[Excerpted data Boundary: Start]

$ cat config.mk
export PLATFORM = sky130hd
export DESIGN_NAME = pcs_block_lock_ctrl
export DESIGN_NICKNAME = d
export VERILOG_FILES = /design/src/rtl/pcs_block_lock_ctrl.sv
export SDC_FILE = /design/constraint.sdc
export NUM_CORES = 1
export LEC_CHECK = 0
export ABC_CLOCK_PERIOD_IN_PS = 2000
export CORE_MARGIN = 2
export CORE_UTILIZATION = 51
export DETAILED_ROUTE_END_ITERATION = 10
export PLACE_DENSITY = 0.75
export SETUP_SLACK_MARGIN = 0.1
export SLEW_MARGIN = 10
export SYNTH_ARGS = -nofsm -noshare
export SYNTH_HDL_FRONTEND = slang
export SYNTH_SLANG_ARGS = --single-unit
export TNS_END_PERCENT = 20
$ cat constraint.sdc
create_clock -name clk -period 2 [get_ports clk]
set_input_delay 0.2 -clock clk [delete_from_list [all_inputs] [get_ports clk]]
set_output_delay 0.2 -clock clk [all_outputs]
set_load 0.01 [all_outputs]
$ cat src/rtl/pcs_block_lock_ctrl.sv
// 64b/66b receive block-lock controller: sync-header lock FSM, gearbox slip requests
// and descrambler enable/pop sequencing.
module pcs_block_lock_ctrl #(
    parameter int unsigned GOOD_TO_LOCK  = 64,
    parameter int unsigned WINDOW        = 64,
    parameter int unsigned BAD_TO_UNLOCK = 16,
    parameter int unsigned SLIP_WAIT     = 4
) (
    input  logic       clk,
    input  logic       reset_n,
    input  logic       in_enable,
    input  logic       hdr_valid,
    input  logic [1:0] hdr,
    output logic       slip,
    output logic       block_lock,
    output logic       desc_enable,
    output logic       desc_pop,
    output logic       out_valid,
    output logic       err_blk,
    output logic [7:0] slip_cnt
);

    localparam int unsigned MaxAb    = (GOOD_TO_LOCK > WINDOW) ? GOOD_TO_LOCK : WINDOW;
    localparam int unsigned MaxCd    = (BAD_TO_UNLOCK > SLIP_WAIT) ? BAD_TO_UNLOCK : SLIP_WAIT;
    localparam int unsigned MaxParam = (MaxAb > MaxCd) ? MaxAb : MaxCd;
    localparam int unsigned CW       = $clog2(MaxParam) + 1;

    localparam logic [CW-1:0] GoodLast = CW'(GOOD_TO_LOCK - 1);
    localparam logic [CW-1:0] WinLast  = CW'(WINDOW - 1);
    localparam logic [CW-1:0] BadLast  = CW'(BAD_TO_UNLOCK - 1);
    localparam logic [CW-1:0] WaitLast = CW'(SLIP_WAIT - 1);

    typedef enum logic [1:0] {StHunt, StSlip, StLocked} state_e;

    state_e        state_q, state_d;
    logic [CW-1:0] good_q, good_d;
    logic [CW-1:0] win_q, win_d;
    logic [CW-1:0] bad_q, bad_d;
    logic [CW-1:0] wait_q, wait_d;
    logic          slip_q, slip_d;
    logic          lock_q, lock_d;
    logic          err_q, err_d;
    logic          desc_en_q;
    logic [7:0]    scnt_q, scnt_d;

    logic blk;
    logic hdr_ok;

    assign blk    = hdr_valid & in_enable;
    assign hdr_ok = hdr[1] ^ hdr[0];

    always_ff @(posedge clk) begin
        if (!reset_n) begin
            state_q   <= StHunt;
            good_q    <= '0;
            win_q     <= '0;
            bad_q     <= '0;
            wait_q    <= '0;
            slip_q    <= 1'b0;
            lock_q    <= 1'b0;
            err_q     <= 1'b0;
            desc_en_q <= 1'b0;
            scnt_q    <= '0;
        end else begin
            state_q   <= state_d;
            good_q    <= good_d;
            win_q     <= win_d;
            bad_q     <= bad_d;
            wait_q    <= wait_d;
            slip_q    <= slip_d;
            lock_q    <= lock_d;
            err_q     <= err_d;
            desc_en_q <= in_enable;
            scnt_q    <= scnt_d;
        end
    end

    always_comb begin
        state_d = state_q;
        good_d  = good_q;
        win_d   = win_q;
        bad_d   = bad_q;
        wait_d  = wait_q;
        slip_d  = 1'b0;
        lock_d  = lock_q;
        err_d   = 1'b0;
        scnt_d  = scnt_q;
        if (blk) begin
            unique case (state_q)
                StHunt: begin
                    if (hdr_ok) begin
                        if (good_q == GoodLast) begin
                            state_d = StLocked;
                            lock_d  = 1'b1;
                            good_d  = '0;
                            win_d   = '0;
                            bad_d   = '0;
                        end else begin
                            good_d = good_q + 1'b1;
                        end
                    end else begin
                        state_d = StSlip;
                        good_d  = '0;
                        wait_d  = '0;
                        slip_d  = 1'b1;
                        scnt_d  = (scnt_q != 8'hff) ? scnt_q + 8'd1 : scnt_q;
                    end
                end
                StSlip: begin
                    // Headers here straddle the old alignment, so only their count matters.
                    if (wait_q == WaitLast) begin
                        state_d = StHunt;
                        wait_d  = '0;
                    end else begin
                        wait_d = wait_q + 1'b1;
                    end
                end
                StLocked: begin
                    err_d = !hdr_ok;
                    // Unlock takes priority over the window rollover on the same block.
                    if (!hdr_ok && bad_q == BadLast) begin
                        state_d = StSlip;
                        lock_d  = 1'b0;
                        win_d   = '0;
                        bad_d   = '0;
                        wait_d  = '0;
                        slip_d  = 1'b1;
                        scnt_d  = (scnt_q != 8'hff) ? scnt_q + 8'd1 : scnt_q;
                    end else if (win_q == WinLast) begin
                        win_d = '0;
                        bad_d = '0;
                    end else begin
                        win_d = win_q + 1'b1;
                        bad_d = bad_q + CW'(!hdr_ok);
                    end
                end
                default: state_d = StHunt;
            endcase
        end
    end

    always_comb begin
        desc_pop    = blk & (state_q != StSlip);
        out_valid   = blk & lock_q;
        slip        = slip_q;
        block_lock  = lock_q;
        err_blk     = err_q;
        desc_enable = desc_en_q;
        slip_cnt    = scnt_q;
    end

endmodule

==> results of run 1 <==
-- final cells by class --
type	instances	area, sq um
Clock buffer	6	82.6
Multi-Input combinational cell	187	1220
Sequential cell	42	845
Inverter	4	15.0
Tap cell	50	62.6
Fill cell	318	1320
Timing Repair Buffer	45	389
-- registers in the layout (all words and copies together) (netlist names) --
register,flops
bad_q,7
block_lock,1
desc_enable,1
err_blk,1
good_q,7
slip,1
slip_cnt,8
state_q,2
wait_q,7
win_q,7
-- stage by stage --
stage	setup slack [ns]	power (uW)	cells	hold slack, ns
floorplan	-0.0194	950	239	0.322
global placement	-0.123	1010	324	0.422
detailed placement	-0.133	1010	324	0.429
CTS	-0.0813	1560	333	0.441
global route	-0.102	1610	334	0.490
finish	-0.0612	1550	334	0.453
-- layer usage --
metal	global-route usage, %	routed length [microns]	up-vias
met3	4.50	166	8
met1	26.9	2110	914
met5	0	0	-
li1	-	-	994
met4	9.44	58	0
met2	38.4	2260	32
-- what timing repair did --
| item | CTS | global route |
|---|---|---|
| cloned | 0 | 0 |
| endpoints found under the setup margin | 7 | 15 |
| endpoints found under the hold margin | 0 | 0 |
| gates resized for setup | 5 | 13 |
| pin swaps | 3 | 5 |
| setup buffers | 3 | 1 |
-- logic make-up after synthesis --
logic type,after synthesis
AND/OR/NAND/NOR,106
flip-flops,42
buffers and inverters,10
adder cells (fa/ha/maj),7
XOR/XNOR,5
AO/OA/AOI/OAI,68
multiplexers,1
-- tightest hold or removal path, delay by kind of cell, from the launching register on --
family / cells / cell delay, ns
DFF: 1 / 0.33
and+or+nand+nor: 1 / 0.06
AOI/OAI and AO/OA: 1 / 0.03
-- power by group through the flow --
stage	Clock, uW	Sequential [uW]	Combinational [uW]
after global placement	0	874	136
after detailed placement	0	875	137
after floorplan	0	873	76.8
after global routing	592	857	163
final	545	855	148
after CTS	560	855	143
-- cells in the final DEF, fill, tap and decap left out, types with 3 or more instances in the layout --
cell type	Yosys	routed
a21oi_1	16	15
a31oi_1	14	14
a32o_1	3	3
a41oi_1	3	3
and2_1	3	3
and3_1	4	4
buf_4	0	25
clkbuf_8	0	6
clkdlybuf4s50_1	0	19
dfxtp_1	42	39
dfxtp_2	0	3
ha_1	7	7
inv_1	3	3
nand2_1	25	25
nand3_1	15	15
nand3b_1	3	3
nand4_1	4	4
nor2_1	18	18
nor3_1	6	5
o21ai_0	16	14
or3_1	10	9
xor2_1	4	3
-- worst paths after layout --
check                end  slack [ns]  cells after the start
min reg2reg    good_q[6]        0.45                      2
max reg2reg  slip_cnt[3]       -0.06                      6
max          slip_cnt[3]       -0.06                      6
min            good_q[6]        0.45                      2
==> metrics.cfg, run 1 <==
[critical_path]
r2r_start = wait_q[6]
crit_type = reg -> reg
critical_path.top_delay_family = simple AND/OR/NAND/NOR gates
required_ns = 2.23
crit_chain = or4_4 -> o31a_4 -> nand4bb_4 -> buf_6 -> or3_4 -> a21oi_2
critPathMaxStageDelay_ns = 0.53
critPathLaunch = wait_q[6]
worst_setup_path_end_kind = flip-flop
path_max_fanout = 6
cp_num_buf_inv = 1
cp-start-kind = flip-flop
crit_arrival_ns = 2.30
cp_slowest_cell = or4_4

[cts]
cts.sinks = 42
ctsHtreeMaxLevel = 2
cts_tree = done
max-clock-path-buffers = 2
clk_latency_ns = 0.30
cts_hold_buffers = 0
clk_pin_slew_ns = 0.08
cts_buffers = 5
root_buffer = clkbuf_8

[power]
cellInternalPower_uw = 1180
p_switching_uw = 366
clkPwrFrac_pct = 35.2
power_frac_comb_pct = 9.6
vdd_drop_max_v = 0.000391
power_density_mw_per_mm2 = 591
pwr-share-seq_pct = 55.3
p_leak_uw = 0.000943
p_sw_share_pct = 23.7

[detailed_routing]
drc_errors = 0
num_vias = 1948
ant_nets = 0
routed_wl_mm = 4.60
wl_per_cell_microns = 13.8
drtIter0Drc = 107
drt-pass1-iter-count = 4
via_per_inst = 5.83

[timing]
finalCriticalPeriod_ns = 2.06
hold_violations = 0
rsz0062_at_grt = true
setup_viol = 4
worst_slew_pin_slew_ns = 0.337
maxClockFrequency_ghz = 0.485
finClkSkew_ns = 0.00552
maxSlewViolCount = 0
finalCritPeriodShare_pct = 103
timing.final.ws_setup_ns = -0.0612
slew_headroom_pct = 77.4
fin_setup_tns_ns = -0.180

[yosys]
synth_compound_gate_area_share_pct = 22.1
synth_top_family_by_area = simple AND/OR/NAND/NOR gates
synth.distinct_cells = 49
synth_edf_count = 0
synthFlopType = dfxtp_1
synthTopCellsByArea = dfxtp_1, nand2_1, a31oi_1, ha_1, a21oi_1
synth-seq-cells = 42
async_reset_ff_share_pct = 0
synth_top_area_share_pct = 40.6
synthSimpleGateAreaFrac_pct = 28.2
seq_area_frac_synth_pct = 40.6
synth_nets = 252
synth_top_area_cell = dfxtp_1
synth.most_common_cell = dfxtp_1
yosysWarnings = 0
synth.avg_cell_area_sq_um = 8.66
synthTopCellsByCount = dfxtp_1, nand2_1, nor2_1
syn_inst = 239
synth-xor-area-share_pct = 2.12
synth_fa_ha_area_share_pct = 4.23
netlist_area_sq_mm = 0.00207
synthMuxAreaShare_pct = 0.544

[floorplanning]
pin_count = 20
core_area_sq_mm = 0.00394
die_w_microns = 67.7
dieArea_sq_mm = 0.00458
rows = 23
initial_core_util_pct = 52.5
fp.dieH_microns = 67.7

[hold_path]
min_from = good_q[6]
hold_path.class = reg -> reg

[finish]
finish.utilization_pct = 66.4
antennaDiodeCount = 0
final_net_count = 298
area_growth_pct = 26.5
drive_gt1_share_pct = 18.0
fin_area_sq_mm = 0.00262

[placement]
post-dp-hpwl_mm = 3.22
place_area_sq_mm = 0.00246
portBuffers = 19
gp_congestion = 0.832

[run_status]
status = finished, violations left
violations = negative setup slack

[grt]
gr-usage-all-layers_pct = 22.3
grt_max_degree = 24
overflow = 0
antenna_found_initial = 0
grt_pass1_wl_mm = 7.77
grt_pass1_vias = 1818

[job]
maxCapViolations = 0

No activity file was read; power rests on OpenSTA's default activity.
==> run 2: changes to the inputs <==
- CELL_PAD_IN_SITES_DETAIL_PLACEMENT: not set -> 0
- CELL_PAD_IN_SITES_GLOBAL_PLACEMENT: not set -> 1
- CORE_UTILIZATION: 51 -> 38
- PLACE_DENSITY: 0.75 -> not set
- PLACE_DENSITY_LB_ADDON: not set -> 0.1
==> run 2 against run 1 <==
- largest power group unchanged
- non-clock buffer count grew 3
- the run still ends with negative setup slack left
- count of clock-buffer cells in the layout grew 1
- power grew 1.8%
- sequential cell count is the same
==> metrics.cfg, run 2 (synthesized netlist as in run 1, its figures left out) <==
[power]
fin_total_pwr_uw = 1580
power_density_mw_per_mm2 = 588
p_switching_uw = 378
pwr-share-seq_pct = 54.2
vdd_drop_max_v = 0.000321
clkPwrFrac_pct = 35.9
p_leak_uw = 0.000965
cellInternalPower_uw = 1200
power_frac_comb_pct = 9.9
p_sw_share_pct = 24.0

[critical_path]
crit_type = reg -> reg
path_max_fanout = 6
critPathMaxStageDelay_ns = 0.53
cp_num_buf_inv = 1
cp_slowest_cell = or4_4
cp.depth = 6
cp-start-kind = flip-flop
required_ns = 2.23
crit_chain = or4_4 -> o31a_4 -> nand4bb_4 -> buf_6 -> or3_1 -> a21oi_1
crit_arrival_ns = 2.28
critical_path.top_delay_family = simple AND/OR/NAND/NOR gates
worst_setup_path_end_kind = flip-flop
critPathLaunch = wait_q[6]
ff2ff_path_depth = 6
r2r_start = wait_q[6]

[timing]
rsz0062_at_grt = true
maxClockFrequency_ghz = 0.488
finClkSkew_ns = 0.00727
finalCritPeriodShare_pct = 102
maxSlewViolCount = 0
slew_headroom_pct = 77.5
hold_violations = 0
worst_slew_pin_slew_ns = 0.336
timing.final.ws_setup_ns = -0.0476
setup_viol = 4
finalCriticalPeriod_ns = 2.05

[grt]
gr-usage-all-layers_pct = 17.3
antenna_found_initial = 0
grt_pass1_vias = 1736
grt_pass1_wl_mm = 8.31
overflow = 0
grt_max_degree = 24

[cts]
max-clock-path-buffers = 2
ctsHtreeMaxLevel = 2
cts_tree = done
cts.sinks = 42
clk_latency_ns = 0.29
clk_pin_slew_ns = 0.08
root_buffer = clkbuf_8
cts_buffers = 5

[finish]
largest_reg_flops = 8
finish.utilization_pct = 51.8
final_common_cell = dfxtp_1
area_growth_pct = 29.5
mostFrequentLayoutCells = dfxtp_1, buf_4, nand2_1
final_net_count = 301
drive_gt1_share_pct = 18.7
antennaDiodeCount = 0

[detailed_routing]
via_per_inst = 5.43
num_vias = 1950
routed_wl_mm = 5.00
drtIter0Drc = 89
drc_errors = 0
ant_nets = 0
drt-pass1-iter-count = 4
wl_per_cell_microns = 13.9

[floorplanning]
pin_count = 20
rows = 26
core_area_sq_mm = 0.00517
fp.dieH_microns = 77.8
initial_core_util_pct = 40.0
die_w_microns = 77.8
dieArea_sq_mm = 0.00605

[hold_path]
min_delay_path_depth = 2
min_from = good_q[6]
hold_path.class = reg -> reg

[run_status]
violations = negative setup slack
status = finished, violations left

[placement]
gp_congestion = 0.795
post-dp-hpwl_mm = 3.53
portBuffers = 19

[job]
maxCapViolations = 0

run 2: through the flow:
stage	setup TNS (ns)	hold WS, ns	worst slack [ns]	area, sq um	std cells
after floorplan	-0.0411	0.322	-0.0194	2070	239
after global placement	-0.966	0.426	-0.145	2520	349
after detailed placement	-1.23	0.435	-0.210	2520	349
after CTS	-0.318	0.447	-0.0986	2640	359
after global routing	-0.460	0.475	-0.127	2680	359
final	-0.112	0.452	-0.0476	2680	359
run 2: repair_timing:
action,CTS,global route
pin swaps,3,6
resized for setup,5,11
setup buffers,2,0
hold buffers,0,0
setup endpoints to repair,8,19
run 2: power groups by stage:
stage | Clock [uW] | Sequential, uW | Combinational, uW
6_report | 566 | 854 | 156
5_1_grt | 639 | 856 | 171
4_1_cts | 590 | 854 | 154
3_5_place_dp | 0 | 873 | 149
3_3_place_gp | 0 | 873 | 150
2_1_floorplan | 0 | 873 | 76.8
run 2: worst register-to-register path: cells and delay by family (launching register included):
kind	cells	cell delay [ns]
flip-flops	1	0.33
buffers and inverters	1	0.16
AND/OR/NAND/NOR	3	1.08
AO/OA/AOI/OAI	2	0.41
run 2: final timing paths:
| kind | slack, ns | to |
|---|---|---|
| setup / recovery | -0.05 | slip_cnt[2] |
| hold / removal | 0.45 | good_q[6] |
| setup reg to reg | -0.05 | slip_cnt[2] |
| hold reg to reg | 0.45 | good_q[6] |
run 2: cell type report:
cell class | count | area (sq um)
Timing Repair Buffer | 48 | 412
Multi-Input combinational cell | 187 | 1230
Sequential cell | 42 | 843
Fill cell | 502 | 2490
Clock inverter | 1 | 5.00
Tap cell | 70 | 87.6
Inverter | 4 | 15.0
Clock buffer | 7 | 86.3
run 2: metal layers:
metal | global-route usage, % | wire length, microns
met3 | 4.42 | 180
met2 | 25.3 | 2250
met4 | 5.89 | 34
met1 | 24.7 | 2530
met5 | 0 | 0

[Excerpted data Boundary: End]

*What the task requires*:
Where the string "same" turns up in a line of the data above, copy that whole line.

*Response to the exercise*:
                    // Unlock takes priority over the window rollover on the same block.
- sequential cell count is the same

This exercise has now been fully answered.